(Task material begins)

--- src/rtl/bbs_pkg.sv ---
package bbs_pkg;

    typedef enum logic [1:0] {
        ST_OFF   = 2'd0,
        ST_WAIT  = 2'd1,
        ST_ON    = 2'd2,
        ST_FAULT = 2'd3
    } bbs_state_e;

    typedef struct packed {
        logic sda;
        logic scl;
    } bus_pair_t;

    function automatic logic is_stop(input logic sda_prev, input bus_pair_t now);
        return now.scl && now.sda && !sda_prev;
    endfunction

    function automatic logic is_start(input logic sda_prev, input bus_pair_t now);
        return now.scl && !now.sda && sda_prev;
    endfunction

    function automatic logic pair_high(input bus_pair_t p);
        return p.sda && p.scl;
    endfunction

endpackage

--- src/rtl/bbs_sync.sv ---
module bbs_sync #(
    parameter int          W       = 1,
    parameter logic [W-1:0] RST_VAL = '0
) (
    input  logic         clk,
    input  logic         rst,
    input  logic [W-1:0] d,
    output logic [W-1:0] q
);
    logic [W-1:0] meta_q;
    logic [W-1:0] sync_q;

    always_ff @(posedge clk) begin
        if (rst) begin
            meta_q <= RST_VAL;
            sync_q <= RST_VAL;
        end else begin
            meta_q <= d;
            sync_q <= meta_q;
        end
    end

    assign q = sync_q;
endmodule

--- src/rtl/bbs_idle_det.sv ---
module bbs_idle_det
    import bbs_pkg::*;
#(
    parameter int IDLE_CYC = 1000
) (
    input  logic      clk,
    input  logic      rst,
    input  logic      arm,
    input  bus_pair_t line,
    output logic      idle
);
    localparam int CW = $clog2(IDLE_CYC + 1);
    localparam logic [CW-1:0] CMAX = CW'(IDLE_CYC);

    logic          sda_prev_q;
    logic          stop_q;
    logic [CW-1:0] quiet_q;

    always_ff @(posedge clk) begin
        if (rst) begin
            sda_prev_q <= 1'b1;
            stop_q     <= 1'b0;
            quiet_q    <= '0;
        end else begin
            sda_prev_q <= line.sda;
            if (!arm) begin
                stop_q  <= 1'b0;
                quiet_q <= '0;
            end else begin
                if (is_stop(sda_prev_q, line))
                    stop_q <= 1'b1;
                else if (is_start(sda_prev_q, line))
                    stop_q <= 1'b0;
                if (!pair_high(line))
                    quiet_q <= '0;
                else if (quiet_q != CMAX)
                    quiet_q <= quiet_q + 1'b1;
            end
        end
    end

    assign idle = stop_q || (quiet_q == CMAX);
endmodule

--- src/rtl/bbs_stuck_timer.sv ---
module bbs_stuck_timer
    import bbs_pkg::*;
#(
    parameter int STUCK_CYC = 3_000_000
) (
    input  logic      clk,
    input  logic      rst,
    input  logic      run,
    input  bus_pair_t wired,
    output logic      expired
);
    localparam int NLANE = 2;
    localparam int CW    = $clog2(STUCK_CYC + 1);
    localparam logic [CW-1:0] CMAX = CW'(STUCK_CYC);

    logic [NLANE-1:0] lane_lvl;
    logic [NLANE-1:0] lane_hit;

    assign lane_lvl = {wired.sda, wired.scl};

    for (genvar g = 0; g < NLANE; g++) begin : g_lane
        logic [CW-1:0] low_q;
        always_ff @(posedge clk) begin
            if (rst || !run || lane_lvl[g])
                low_q <= '0;
            else if (low_q != CMAX)
                low_q <= low_q + 1'b1;
        end
        assign lane_hit[g] = (low_q == CMAX);
    end

    assign expired = |lane_hit;
endmodule

--- src/rtl/bus_buffer_supervisor.sv ---
module bus_buffer_supervisor
    import bbs_pkg::*;
#(
    parameter int IDLE_CYC  = 1000,
    parameter int STUCK_CYC = 3_000_000
) (
    input  logic clk,
    input  logic rst,
    input  logic en_in,
    input  logic in_sda,
    input  logic in_scl,
    input  logic out_sda,
    input  logic out_scl,
    output logic connect,
    output logic bus_ready,
    output logic fault_n
);
    localparam int NSYNC = 5;
    localparam logic [NSYNC-1:0] SYNC_RST = 5'b0_1111;

    logic [NSYNC-1:0] raw_v;
    logic [NSYNC-1:0] syn_v;
    logic             en_s;
    logic             en_prev_q;
    logic             en_rise;
    bus_pair_t        side_in;
    bus_pair_t        side_out;
    bus_pair_t        wired;
    logic             idle_in;
    logic             idle_out;
    logic             both_idle;
    logic             all_high;
    logic             timed_out;
    bbs_state_e       state_q;
    bbs_state_e       state_d;

    assign raw_v = {en_in, in_sda, in_scl, out_sda, out_scl};

    bbs_sync #(.W(NSYNC), .RST_VAL(SYNC_RST)) u_sync (
        .clk (clk),
        .rst (rst),
        .d   (raw_v),
        .q   (syn_v)
    );

    assign en_s         = syn_v[4];
    assign side_in.sda  = syn_v[3];
    assign side_in.scl  = syn_v[2];
    assign side_out.sda = syn_v[1];
    assign side_out.scl = syn_v[0];
    assign wired.sda    = side_in.sda & side_out.sda;
    assign wired.scl    = side_in.scl & side_out.scl;
    assign all_high     = pair_high(side_in) && pair_high(side_out);

    always_ff @(posedge clk) begin
        if (rst) en_prev_q <= 1'b0;
        else     en_prev_q <= en_s;
    end
    assign en_rise = en_s && !en_prev_q;

    bbs_idle_det #(.IDLE_CYC(IDLE_CYC)) u_idle_in (
        .clk  (clk),
        .rst  (rst),
        .arm  (state_q == ST_WAIT),
        .line (side_in),
        .idle (idle_in)
    );

    bbs_idle_det #(.IDLE_CYC(IDLE_CYC)) u_idle_out (
        .clk  (clk),
        .rst  (rst),
        .arm  (state_q == ST_WAIT),
        .line (side_out),
        .idle (idle_out)
    );

    assign both_idle = idle_in && idle_out;

    bbs_stuck_timer #(.STUCK_CYC(STUCK_CYC)) u_stuck (
        .clk     (clk),
        .rst     (rst),
        .run     (state_q == ST_ON),
        .wired   (wired),
        .expired (timed_out)
    );

    always_comb begin
        state_d = state_q;
        unique case (state_q)
            ST_OFF:   if (en_s) state_d = ST_WAIT;
            ST_WAIT: begin
                if (!en_s)          state_d = ST_OFF;
                else if (both_idle) state_d = ST_ON;
            end
            ST_ON: begin
                if (!en_s)          state_d = ST_OFF;
                else if (timed_out) state_d = ST_FAULT;
            end
            ST_FAULT: begin
                if (en_rise)        state_d = ST_ON;
                else if (all_high)  state_d = en_s ? ST_WAIT : ST_OFF;
            end
            default:                state_d = ST_OFF;
        endcase
    end

    always_ff @(posedge clk) begin
        if (rst) state_q <= ST_OFF;
        else     state_q <= state_d;
    end

    assign connect   = (state_q == ST_ON);
    assign bus_ready = (state_q == ST_ON);
    assign fault_n   = (state_q != ST_FAULT);
endmodule
$ cat config.mk
export PLATFORM = sky130hd
export DESIGN_NAME = csr_mfile
export DESIGN_NICKNAME = d
export VERILOG_FILES = /design/src/rtl/csr_mfile_pkg.sv /design/src/rtl/csr_mfile_decode.sv /design/src/rtl/csr_mfile_rmux.sv /design/src/rtl/csr_mfile_regs.sv /design/src/rtl/csr_mfile.sv
export SDC_FILE = /design/constraint.sdc
export NUM_CORES = 1
export LEC_CHECK = 0
export ABC_AREA = 1
export BUFFER_PORTS_ARGS = -buffer_cell sky130_fd_sc_hd__buf_4
export CELL_PAD_IN_SITES_DETAIL_PLACEMENT = 0
export CELL_PAD_IN_SITES_GLOBAL_PLACEMENT = 1
export CORE_ASPECT_RATIO = 1.75
export CORE_UTILIZATION = 38
export DETAILED_ROUTE_END_ITERATION = 7
export GPL_ROUTABILITY_DRIVEN = 0
export HOLD_SLACK_MARGIN = 0.02
export PLACE_DENSITY_LB_ADDON = 0.05
export SLEW_MARGIN = 25
export SYNTH_ARGS = -nofsm -noshare
export SYNTH_HDL_FRONTEND = slang
export SYNTH_HIERARCHICAL = 1
export SYNTH_SLANG_ARGS = --single-unit
$ cat constraint.sdc
create_clock -name clk -period 3.9 [get_ports clk]
set_input_delay 0.78 -clock clk [delete_from_list [all_inputs] [get_ports clk]]
set_output_delay 0.78 -clock clk [all_outputs]
set_load 0.05 [all_outputs]
**src/rtl/modstop_ctrl.sv**
```systemverilog
module modstop_ctrl #(
  parameter int          W        = 16,
  parameter logic [15:0] RST_VAL  = 16'h3FFF,
  parameter logic [15:0] USED     = 16'hFEE0,
  parameter logic [15:0] LOSE     = 16'h02E0,
  parameter logic [15:0] RD_FILL  = 16'h0000,
  parameter logic [15:0] BAD_A    = 16'hFFFF,
  parameter logic [15:0] BAD_B    = 16'hEFFF,
  localparam int         NB       = W / 8,
  localparam int         IW       = $clog2(W)
) (
  input  logic          clk,
  input  logic          rst_n,
  input  logic          reg_sel,
  input  logic          reg_wr,
  input  logic [NB-1:0] reg_be,
  input  logic [W-1:0]  reg_wdata,
  output logic [W-1:0]  reg_rdata,
  input  logic          cyc_end,
  output logic [W-1:0]  run_en,
  output logic [W-1:0]  state_clr,
  input  logic [IW-1:0] acc_idx,
  input  logic          acc_rd,
  input  logic          acc_wr,
  input  logic [W-1:0]  acc_rdata_in,
  output logic [W-1:0]  acc_rd_en,
  output logic [W-1:0]  acc_wr_en,
  output logic [W-1:0]  acc_rdata_out,
  input  logic          slp_req,
  output logic          slp_fwd,
  output logic          slp_err
);

  logic [W-1:0] pend, appl, tgt;
  logic         bad, tgt_on;

  always_ff @(posedge clk or negedge rst_n) begin
    if (!rst_n) begin
      pend <= RST_VAL;
    end else if (reg_sel && reg_wr) begin
      for (int b = 0; b < NB; b++)
        if (reg_be[b]) pend[b*8 +: 8] <= reg_wdata[b*8 +: 8];
    end
  end

  always_ff @(posedge clk or negedge rst_n) begin
    if (!rst_n)       appl <= RST_VAL;
    else if (cyc_end) appl <= pend;
  end

  assign bad = (pend == BAD_A) || (pend == BAD_B);

  always_ff @(posedge clk or negedge rst_n) begin
    if (!rst_n) begin
      slp_fwd <= 1'b0;
      slp_err <= 1'b0;
    end else begin
      slp_fwd <= slp_req && !bad;
      slp_err <= slp_req && bad;
    end
  end

  assign reg_rdata     = pend;
  assign run_en        = ~appl & USED;
  assign state_clr     = appl & LOSE;
  assign tgt           = {{(W-1){1'b0}}, 1'b1} << acc_idx;
  assign tgt_on        = |(tgt & run_en);
  assign acc_rd_en     = acc_rd ? (tgt & run_en) : '0;
  assign acc_wr_en     = acc_wr ? (tgt & run_en) : '0;
  assign acc_rdata_out = (acc_rd && !tgt_on) ? RD_FILL : acc_rdata_in;

endmodule

```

(Task material ends)

• _Work request_:
Once you have located every line with the word "localparam" in the material above, list those lines.

• _Exercise result_:
    localparam int CW = $clog2(IDLE_CYC + 1);
    localparam logic [CW-1:0] CMAX = CW'(IDLE_CYC);
    localparam int NLANE = 2;
    localparam int CW    = $clog2(STUCK_CYC + 1);
    localparam logic [CW-1:0] CMAX = CW'(STUCK_CYC);
    localparam int NSYNC = 5;
    localparam logic [NSYNC-1:0] SYNC_RST = 5'b0_1111;
  localparam int         NB       = W / 8,
  localparam int         IW       = $clog2(W)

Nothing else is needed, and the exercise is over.